Cruciate ligaments, present inside the knee joint, control the back-and-forth motion of the knee. The cruciate ligament in the front of the knee is called anterior cruciate ligament (ACL) and the cruciate ligament in the back of the knee is called posterior cruciate ligament (PCL).

Muscles of the Knee

There are two major muscles in the knee – the quadriceps and the hamstrings, which enable movement of the knee joint. The quadriceps muscles are located in front of the thigh. When the quadriceps muscles contract, the knee straightens. The hamstrings are located at the back of the thigh. When the hamstring muscles contract, the knee bends.

Tendons of the Knee

A tendon is a tissue that attaches a muscle to a bone. The quadriceps muscles of the knee meet just above the patella and attach to it through a tendon called the quadriceps tendon. The patella further attaches to the tibia through a tendon called the patella tendon. The quadriceps muscle, quadriceps tendon, and patellar tendon all work together to straighten the knee. Similarly, the hamstring muscles at the back of the leg are attached to the knee joint with the hamstring tendon.

ORTHOBIOLOGICS FOR KNEE PAIN

The Healthy Knee

The knee is made up of four bones. The femur or thighbone is the bone connecting the hip to the knee. The tibia or shinbone connects the knee to the ankle. The patella (kneecap) is the small bone in front of the knee and rides on the knee joint as the knee bends. The fibula is a shorter and thinner bone running parallel to the tibia on its outside. The joint acts like a hinge but with some rotation.

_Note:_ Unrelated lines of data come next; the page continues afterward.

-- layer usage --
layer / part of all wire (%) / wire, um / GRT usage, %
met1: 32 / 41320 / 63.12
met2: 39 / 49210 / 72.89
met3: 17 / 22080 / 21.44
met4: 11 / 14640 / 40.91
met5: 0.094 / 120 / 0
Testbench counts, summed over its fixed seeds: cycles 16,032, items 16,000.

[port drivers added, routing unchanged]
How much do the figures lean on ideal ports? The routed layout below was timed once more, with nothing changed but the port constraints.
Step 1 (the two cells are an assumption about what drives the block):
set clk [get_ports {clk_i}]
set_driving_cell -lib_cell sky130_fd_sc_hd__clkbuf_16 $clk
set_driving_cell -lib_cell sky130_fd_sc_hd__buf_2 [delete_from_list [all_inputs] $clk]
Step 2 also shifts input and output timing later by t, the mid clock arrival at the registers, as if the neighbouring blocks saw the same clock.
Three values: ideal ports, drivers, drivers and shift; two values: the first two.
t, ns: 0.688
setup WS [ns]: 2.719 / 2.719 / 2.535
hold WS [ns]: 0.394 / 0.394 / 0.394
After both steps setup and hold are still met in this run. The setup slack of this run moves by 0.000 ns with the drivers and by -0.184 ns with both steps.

The knee is a synovial joint, which means it is lined by synovium. The synovium produces fluid lubricating and nourishing the inside of the joint. Articular cartilage is the smooth surfaces at the end of the femur and tibia. It is the damage to this surface which causes arthritis.

Knee Injuries

Any injury or disease of the knee will adversely affect the joint’s range of motion. The most common knee injuries/diseases include

  • Knee Arthritis
  • Ligament Tear
  • Meniscal Tear
  • Patellar Tendinitis
  • Patellofemoral Instability
  • Cartilage Injury

Progenitor Cells

Progenitor cells are present in all of us acting like a repair system for the body. However, with increased age sometimes the optimum amounts of these cells are not delivered to the injured area. The goal of orthobiologic treatment is to amplify the natural repair system of the patient’s body.

Preparing for the Procedure

It is important that you stop taking any non-steroidal anti-inflammatory drugs (NSAIDs) at least two weeks before your procedure.

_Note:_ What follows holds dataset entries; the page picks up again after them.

From an optimization exercise on the open Yosys and OpenROAD flow, aimed at small area and a short achievable clock period; shortcuts taken in it are not production practice. At most, simulation tests tie the RTL to the original design; equivalence was not proved. Power figures rest on the tool's default switching activity, not on a simulated workload.

Setup of the baseline:
==> flow/design.v <==
package jram_pkg;
  typedef enum logic {
    SEQ_IDLE,
    SEQ_CLEAR
  } seq_e;
  localparam int JRAM_WIDTH = 8;
  localparam int JRAM_ABITS = 8;
  function automatic int jram_depth(input int abits);
    jram_depth = 1 << abits;
  endfunction
endpackage
module jmar
#(
  parameter int ABITS = jram_pkg::JRAM_ABITS
) (
  input  logic             clk_i,
  input  logic             rst_ni,
  input  logic             hold_i,
  input  logic             ld_i,
  input  logic             inc_i,
  input  logic [ABITS-1:0] d_i,
  output logic [ABITS-1:0] mar_o
);
  logic [ABITS-1:0] mar_q;
  logic [ABITS-1:0] mar_d;
  always_comb begin
    mar_d = mar_q;
    if (!hold_i) begin
      if (ld_i) begin
        mar_d = d_i;
      end else if (inc_i) begin
        mar_d = mar_q + 1'b1;
      end
    end
  end
  always_ff @(posedge clk_i) begin
    if (!rst_ni) begin
      mar_q <= '0;
    end else begin
      mar_q <= mar_d;
    end
  end
  assign mar_o = mar_q;
endmodule
module jword
#(
  parameter int WIDTH = jram_pkg::JRAM_WIDTH
) (
  input  logic             clk_i,
  input  logic             ld_i,
  input  logic             hd_i,
  input  logic [WIDTH-1:0] d_i,
  output logic [WIDTH-1:0] q_o
);
  logic [WIDTH-1:0] q;
  always_ff @(posedge clk_i) begin
    q <= (q & {WIDTH{hd_i}}) | (d_i & {WIDTH{ld_i}});
  end
  assign q_o = q;
endmodule
module jrsel8 (
  input  logic [7:0] s_i,
  input  logic [7:0] w_i,
  output logic       y_o
);
  assign y_o = |(s_i & w_i);
endmodule
module jrgrp (
  input  logic a_i,
  input  logic b_i,
  input  logic s_i,
  output logic y_no
);
  assign y_no = ~((a_i | b_i) & s_i);
endmodule
module jrhalf (
  input  logic [7:0] a_ni,
  input  logic       kill_i,
  output logic       y_o
);
  assign y_o = ~(&a_ni) & ~kill_i;
endmodule
module jrdec (
  input  logic [3:0]  a_i,
  input  logic        ld_i,
  input  logic [15:0] alt_i,
  output logic [15:0] y_o
);
  always_comb begin
    for (int j = 0; j < 16; j++) begin
      y_o[j] = ld_i ? (a_i == 4'(j)) : alt_i[j];
    end
  end
endmodule
module jand2 (
  input  logic a_i,
  input  logic b_i,
  output logic y_o
);
  assign y_o = a_i & b_i;
endmodule
module jnor2 (
  input  logic a_i,
  input  logic b_i,
  output logic y_o
);
  assign y_o = ~(a_i | b_i);
endmodule
module jram
#(
  parameter int WIDTH = jram_pkg::JRAM_WIDTH,
  parameter int ABITS = jram_pkg::JRAM_ABITS
) (
  input  logic             wclk,
  input  logic             wrst_n,
  input  logic [WIDTH-1:0] bis,
  input  logic             wsa,
  input  logic             winc,
  input  logic             ws,
  input  logic             we,
  output logic [WIDTH-1:0] bos,
  output logic [ABITS-1:0] bmar,
  output logic             wbusy
);
  localparam int DEPTH = jram_pkg::jram_depth(ABITS);
  logic [ABITS-1:0] mar;
  logic             busy;
  jmar #(
    .ABITS(ABITS)
  ) u_jmar (
    .clk_i (wclk),
    .rst_ni(wrst_n),
    .hold_i(busy),
    .ld_i  (wsa),
    .inc_i (winc),
    .d_i   (bis[ABITS-1:0]),
    .mar_o (mar)
  );
  logic [ABITS:0] cnt_q;
  always_ff @(posedge wclk) begin
    if (!wrst_n) begin
      cnt_q <= '0;
    end else if (!cnt_q[ABITS]) begin
      cnt_q <= cnt_q + 1'b1;
    end
  end
  assign busy = ~cnt_q[ABITS];
  logic wr_go;
  logic ld_go;
  logic inc_go;
  assign wr_go  = ws & ~busy;
  assign ld_go  = wsa & ~busy;
  assign inc_go = winc & ~busy;
  logic             rst_b;
  logic             pw_q;
  logic [ABITS-1:0] pa_q;
  logic [WIDTH-1:0] pd_q;
  logic [15:0]      wh_n;
  logic [15:0]      wl_n;
  logic [WIDTH-1:0] wdat;
  assign rst_b = ~wrst_n;
  always_ff @(posedge wclk) begin
    pw_q  <= wr_go & ~rst_b;
    pa_q  <= mar;
    pd_q  <= bis & {WIDTH{~rst_b}};
    for (int j = 0; j < 16; j++) begin
      wh_n[j] <= ~((wr_go & ~rst_b & (mar[7:4] == 4'(j))) | rst_b);
      wl_n[j] <= ~((mar[3:0] == 4'(j)) | rst_b);
    end
  end
  assign wdat = pd_q;
  logic [DEPTH*WIDTH-1:0] mem;
  logic [DEPTH-1:0]       wld;
  logic [DEPTH-1:0]       whd;
  assign whd = ~wld;
  for (genvar i = 0; i < DEPTH; i++) begin : g_w
    jnor2 u_ld (.a_i(wh_n[i/16]), .b_i(wl_n[i%16]), .y_o(wld[i]));
    jword #(
      .WIDTH(WIDTH)
    ) u_word (
      .clk_i(wclk),
      .ld_i (wld[i]),
      .hd_i (whd[i]),
      .d_i  (wdat),
      .q_o  (mem[i*WIDTH +: WIDTH])
    );
  end
  logic [ABITS-1:0] mar_nx;
  logic [ABITS-1:0] mar_nx_inc;
  logic [ABITS-1:0] mar_inc;
  logic [15:0]      il_q;
  logic             use_rd;
  always_comb begin
    if (!wrst_n) begin
      mar_nx = '0;
    end else if (ld_go) begin
      mar_nx = bis[ABITS-1:0];
    end else if (inc_go) begin
      mar_nx = mar + 1'b1;
    end else begin
      mar_nx = mar;
    end
  end
  assign mar_nx_inc = mar_nx + 1'b1;
  assign mar_inc    = mar + 1'b1;
  always_ff @(posedge wclk) begin
    for (int j = 0; j < 16; j++) begin
      il_q[j] <= (mar_nx_inc[3:0] == 4'(j));
    end
  end
  assign use_rd = ld_go | inc_go;
  logic [15:0] rl [4];
  logic [15:0] rh;
  always_comb begin
    for (int j = 0; j < 16; j++) begin
      rh[j] = use_rd & (wsa ? (bis[7:4] == 4'(j)) : (mar_inc[7:4] == 4'(j)));
    end
  end
  for (genvar q = 0; q < 4; q++) begin : g_rl
    jrdec u_rl (.a_i(bis[3:0]), .ld_i(wsa), .alt_i(il_q), .y_o(rl[q]));
  end
  logic [DEPTH/8*WIDTH-1:0]  t8;
  logic [DEPTH/16*WIDTH-1:0] tg_n;
  for (genvar g = 0; g < DEPTH/8; g++) begin : g_t8
    for (genvar b = 0; b < WIDTH; b++) begin : g_b
      logic [7:0] w;
      for (genvar k = 0; k < 8; k++) begin : g_k
        assign w[k] = mem[(8*g+k)*WIDTH + b];
      end
      jrsel8 u_t8 (
        .s_i(rl[g/8][8*(g%2) +: 8]),
        .w_i(w),
        .y_o(t8[g*WIDTH + b])
      );
    end
  end
  for (genvar j = 0; j < DEPTH/16; j++) begin : g_tg
    for (genvar b = 0; b < WIDTH; b++) begin : g_b
      jrgrp u_tg (
        .a_i  (t8[(2*j)*WIDTH + b]),
        .b_i  (t8[(2*j+1)*WIDTH + b]),
        .s_i  (rh[j]),
        .y_no (tg_n[j*WIDTH + b])
      );
    end
  end
  logic [WIDTH-1:0] rlo_q;
  logic [WIDTH-1:0] rhi_q;
  logic [WIDTH-1:0] alt_q;
  logic [WIDTH-1:0] rlo_d;
  logic [WIDTH-1:0] rhi_d;
  logic [WIDTH-1:0] alt_d;
  logic [WIDTH-1:0] cur;
  logic             fwd;
  logic             kill;
  logic             pfwd;
  assign cur   = rlo_q | rhi_q | alt_q;
  assign fwd   = ld_go & wr_go & (bis[ABITS-1:0] == mar);
  assign pfwd  = pw_q & (ld_go ? (bis[ABITS-1:0] == pa_q) : (inc_go & (mar_inc == pa_q)));
  assign kill  = fwd | pfwd | rst_b;
  assign alt_d = rst_b  ? '0 :
                 fwd    ? bis :
                 pfwd   ? pd_q :
                 use_rd ? '0 :
                 wr_go  ? bis : cur;
  for (genvar b = 0; b < WIDTH; b++) begin : g_fin
    logic [DEPTH/32-1:0] wl;
    logic [DEPTH/32-1:0] wh;
    for (genvar j = 0; j < DEPTH/32; j++) begin : g_j
      assign wl[j] = tg_n[j*WIDTH + b];
      assign wh[j] = tg_n[(j+DEPTH/32)*WIDTH + b];
    end
    jrhalf u_lo (.a_ni(wl), .kill_i(kill), .y_o(rlo_d[b]));
    jrhalf u_hi (.a_ni(wh), .kill_i(kill), .y_o(rhi_d[b]));
  end
  always_ff @(posedge wclk) begin
    rlo_q <= rlo_d;
    rhi_q <= rhi_d;
    alt_q <= alt_d;
  end
  logic [ABITS-1:0] omar_q;
  logic             obusy_q;
  logic [WIDTH-1:0] ocur;
  always_ff @(posedge wclk) begin
    omar_q  <= mar_nx;
    obusy_q <= rst_b | (busy & ~(&cnt_q[ABITS-1:0]));
  end
  assign ocur = cur & {WIDTH{~obusy_q}};
  for (genvar b = 0; b < WIDTH; b++) begin : g_bos
    jand2 u_bos (.a_i(we), .b_i(ocur[b]), .y_o(bos[b]));
  end
  assign bmar  = omar_q;
  assign wbusy = obusy_q;
endmodule
Settings: LEC_CHECK=0, CAP_MARGIN=20, CORE_MARGIN=2, CORE_UTILIZATION=60, CTS_CLUSTER_DIAMETER=80, CTS_CLUSTER_SIZE=28, SETUP_SLACK_MARGIN=3.2, SLEW_MARGIN=35, SYNTH_HIERARCHICAL=1, TNS_END_PERCENT=5; clock period 5.5 ns.
run.sh (not shown) runs the stock make flow with config.mk's settings and CLKGATE_MAP_FILE= SYNTH_SCRIPT=/design/flow/synth_recipe.tcl, a recipe that flattens the netlist after the stock synthesis.
The baseline ended with every stage complete and zero timing, DRC or antenna violations.
The following lists how the candidate was set up differently from the baseline:
==> flow/design.v, changed modules only <==
module jram
#(
  parameter int WIDTH = jram_pkg::JRAM_WIDTH,
  parameter int ABITS = jram_pkg::JRAM_ABITS
) (
  input  logic             wclk,
  input  logic             wrst_n,
  input  logic [WIDTH-1:0] bis,
  input  logic             wsa,
  input  logic             winc,
  input  logic             ws,
  input  logic             we,
  output logic [WIDTH-1:0] bos,
  output logic [ABITS-1:0] bmar,
  output logic             wbusy
);
  localparam int DEPTH = jram_pkg::jram_depth(ABITS);
  logic [ABITS-1:0] mar;
  logic             busy;
  jmar #(
    .ABITS(ABITS)
  ) u_jmar (
    .clk_i (wclk),
    .rst_ni(wrst_n),
    .hold_i(busy),
    .ld_i  (wsa),
    .inc_i (winc),
    .d_i   (bis[ABITS-1:0]),
    .mar_o (mar)
  );
  logic [ABITS:0] cnt_q;
  always_ff @(posedge wclk) begin
    if (!wrst_n) begin
      cnt_q <= '0;
    end else if (!cnt_q[ABITS]) begin
      cnt_q <= cnt_q + 1'b1;
    end
  end
  assign busy = ~cnt_q[ABITS];
  logic wr_go;
  logic ld_go;
  logic inc_go;
  assign wr_go  = ws & ~busy;
  assign ld_go  = wsa & ~busy;
  assign inc_go = winc & ~busy;
  logic             rst_b;
  logic             pw_q;
  logic [ABITS-1:0] pa_q;
  logic [WIDTH-1:0] pd_q;
  logic [15:0]      wh_n;
  logic [15:0]      wl_n;
  logic [WIDTH-1:0] wdat;
  assign rst_b = ~wrst_n;
  always_ff @(posedge wclk) begin
    pw_q  <= wr_go & ~rst_b;
    pa_q  <= mar;
    pd_q  <= bis & {WIDTH{~rst_b}};
    for (int j = 0; j < 16; j++) begin
      wh_n[j] <= ~((wr_go & ~rst_b & (mar[7:4] == 4'(j))) | rst_b);
      wl_n[j] <= ~((mar[3:0] == 4'(j)) | rst_b);
    end
  end
  assign wdat = pd_q;
  logic [DEPTH*WIDTH-1:0] mem;
  logic [DEPTH-1:0]       wld;
  logic [DEPTH-1:0]       whd;
  assign whd = ~wld;
  for (genvar i = 0; i < DEPTH; i++) begin : g_w
    jnor2 u_ld (.a_i(wh_n[i/16]), .b_i(wl_n[i%16]), .y_o(wld[i]));
    jword #(
      .WIDTH(WIDTH)
    ) u_word (
      .clk_i(wclk),
      .ld_i (wld[i]),
      .hd_i (whd[i]),
      .d_i  (wdat),
      .q_o  (mem[i*WIDTH +: WIDTH])
    );
  end
  logic [ABITS-1:0] mar_nx;
  logic [ABITS-1:0] mar_nx_inc;
  logic [ABITS-1:0] mar_inc;
  logic [15:0]      il_q;
  logic             use_rd;
  always_comb begin
    if (!wrst_n) begin
      mar_nx = '0;
    end else if (ld_go) begin
      mar_nx = bis[ABITS-1:0];
    end else if (inc_go) begin
      mar_nx = mar + 1'b1;
    end else begin
      mar_nx = mar;
    end
  end
  assign mar_nx_inc = mar_nx + 1'b1;
  assign mar_inc    = mar + 1'b1;
  always_ff @(posedge wclk) begin
    for (int j = 0; j < 16; j++) begin
      il_q[j] <= (mar_nx_inc[3:0] == 4'(j));
    end
  end
  assign use_rd = ld_go | inc_go;
  logic [15:0] rl;
  logic [15:0] rh;
  always_comb begin
    for (int j = 0; j < 16; j++) begin
      rh[j] = use_rd & (wsa ? (bis[7:4] == 4'(j)) : (mar_inc[7:4] == 4'(j)));
      rl[j] = wsa ? (bis[3:0] == 4'(j)) : il_q[j];
    end
  end
  logic [DEPTH/8*WIDTH-1:0]  t8;
  logic [DEPTH/16*WIDTH-1:0] tg_n;
  for (genvar g = 0; g < DEPTH/8; g++) begin : g_t8
    for (genvar b = 0; b < WIDTH; b++) begin : g_b
      logic [7:0] w;
      for (genvar k = 0; k < 8; k++) begin : g_k
        assign w[k] = mem[(8*g+k)*WIDTH + b];
      end
      jrsel8 u_t8 (
        .s_i(rl[8*(g%2) +: 8]),
        .w_i(w),
        .y_o(t8[g*WIDTH + b])
      );
    end
  end
  for (genvar j = 0; j < DEPTH/16; j++) begin : g_tg
    for (genvar b = 0; b < WIDTH; b++) begin : g_b
      jrgrp u_tg (
        .a_i  (t8[(2*j)*WIDTH + b]),
        .b_i  (t8[(2*j+1)*WIDTH + b]),
        .s_i  (rh[j]),
        .y_no (tg_n[j*WIDTH + b])
      );
    end
  end
  logic [WIDTH-1:0] rlo_q;
  logic [WIDTH-1:0] rhi_q;
  logic [WIDTH-1:0] alt_q;
  logic [WIDTH-1:0] rlo_d;
  logic [WIDTH-1:0] rhi_d;
  logic [WIDTH-1:0] alt_d;
  logic [WIDTH-1:0] cur;
  logic             fwd;
  logic             kill;
  logic             pfwd;
  assign cur   = rlo_q | rhi_q | alt_q;
  assign fwd   = ld_go & wr_go & (bis[ABITS-1:0] == mar);
  assign pfwd  = pw_q & (ld_go ? (bis[ABITS-1:0] == pa_q) : (inc_go & (mar_inc == pa_q)));
  assign kill  = fwd | pfwd | rst_b;
  assign alt_d = rst_b  ? '0 :
                 fwd    ? bis :
                 pfwd   ? pd_q :
                 use_rd ? '0 :
                 wr_go  ? bis : cur;
  for (genvar b = 0; b < WIDTH; b++) begin : g_fin
    logic [DEPTH/32-1:0] wl;
    logic [DEPTH/32-1:0] wh;
    for (genvar j = 0; j < DEPTH/32; j++) begin : g_j
      assign wl[j] = tg_n[j*WIDTH + b];
      assign wh[j] = tg_n[(j+DEPTH/32)*WIDTH + b];
    end
    jrhalf u_lo (.a_ni(wl), .kill_i(kill), .y_o(rlo_d[b]));
    jrhalf u_hi (.a_ni(wh), .kill_i(kill), .y_o(rhi_d[b]));
  end
  always_ff @(posedge wclk) begin
    rlo_q <= rlo_d;
    rhi_q <= rhi_d;
    alt_q <= alt_d;
  end
  assign bos   = cur & {WIDTH{we & ~busy}};
  assign bmar  = mar;
  assign wbusy = busy;
endmodule
// module jrdec removed
// module jand2 removed
Results
- Global-route usage ended up 0.61 points lower on the candidate than on the baseline.
- The candidate — detailed-routed wire length on met2 2.6% lower, the baseline as reference
- The candidate against the baseline; synthesized area is down slightly.
- In terms of data required time at the worst endpoint, the candidate and the baseline differ only marginally.
- The candidate vs the baseline: worst IR drop on VDD up by more than 10%
- Summary — part of the total power dissipated in combinational logic, the candidate relative to the baseline: lower, by 0.5 points.
- Per the comparison of the candidate with the baseline, number of buffers added by the clock tree synthesis step lower, number of flip-flops and latches fell by 9.
- [the candidate] signed area change from the synthesized netlist to the final layout rose 1.1 points relative to the baseline
- Comparing layout buffering overhead excluding clock cells for the candidate and the baseline, the smaller number came from the baseline.
- The candidate vs the baseline — storage element area dropped slightly
- The candidate vs the baseline on total number of multi-input combinational cells: the candidate is the lower one.
The RTL of the baseline was laid out without a check of its function.

==> re-timing with driven ports <==
How much do the figures lean on ideal ports? The routed layouts below were timed once more, with nothing changed but the port constraints. Step 1 assumes that a clkbuf_16 drives the clock port and a buf_2 every other input. Step 2 moves the port delays by t, midway between the first and last clock arrival at a register: inputs arrive t later, outputs are due t later. That takes back most of the time a late clock gives input paths. Slacks: ideal ports / drivers / drivers and shift; pairs: ideal ports / drivers.
run | t (ns) | slack for setup (ns) | worst setup path at the end | worst slew at a driven data input, ns
the baseline | 0.852 | 2.584 / 2.436 / 1.584 | input to register | 0.45
the candidate | 0.839 | 2.667 / 2.578 / 1.961 | input to register | 0.18
After both steps setup and hold are still met in every run listed. For the baseline, which loses most, drivers alone change the setup slack by -0.148 ns; drivers and shift together by -1.000 ns.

Preparing for a orthobiologic procedure is relatively easy and your doctor will give you specific instructions depending on your condition.

Orthobiologic Procedure

The procedure begins with your doctor extracting progenitor cells, and growth factors from either your blood (PRP/PRF), bone marrow, or adipose tissue (fat). After the tissue is harvested it is cleaned and then separated using sterile processing. It is then ready to be used to heal your injured joint or soft tissues.

Your doctor then cleans and numbs your affected area to be treated and then, under the guidance of special x-rays, injects the concentrate into the diseased region. The whole procedure usually takes less than one hour and you may return home on the same day of the procedure.

Post-Operative Care

  • You will most likely be able to return to work the next day following your procedure.
  • You will need to take it easy and avoid any load bearing activities for at least two weeks following your procedure.
  • You will need to refrain from taking non-steroidal, anti-inflammatory medications (NSAIDS) for a while as this can affect the healing process of your body.

Risks and Complications

This Procedure is generally considered a safe procedure with minimal complications, however, as with any medical procedure, complications can occur.

Some of the complications related to ortho biologic therapy include pain at the donor site which usually resolves in 2 to 3 days, swelling at the injection site, bruising at the donor site, bleeding and stiffness. There is a very small risk of infection following these injections which in my experience is much less than 1%.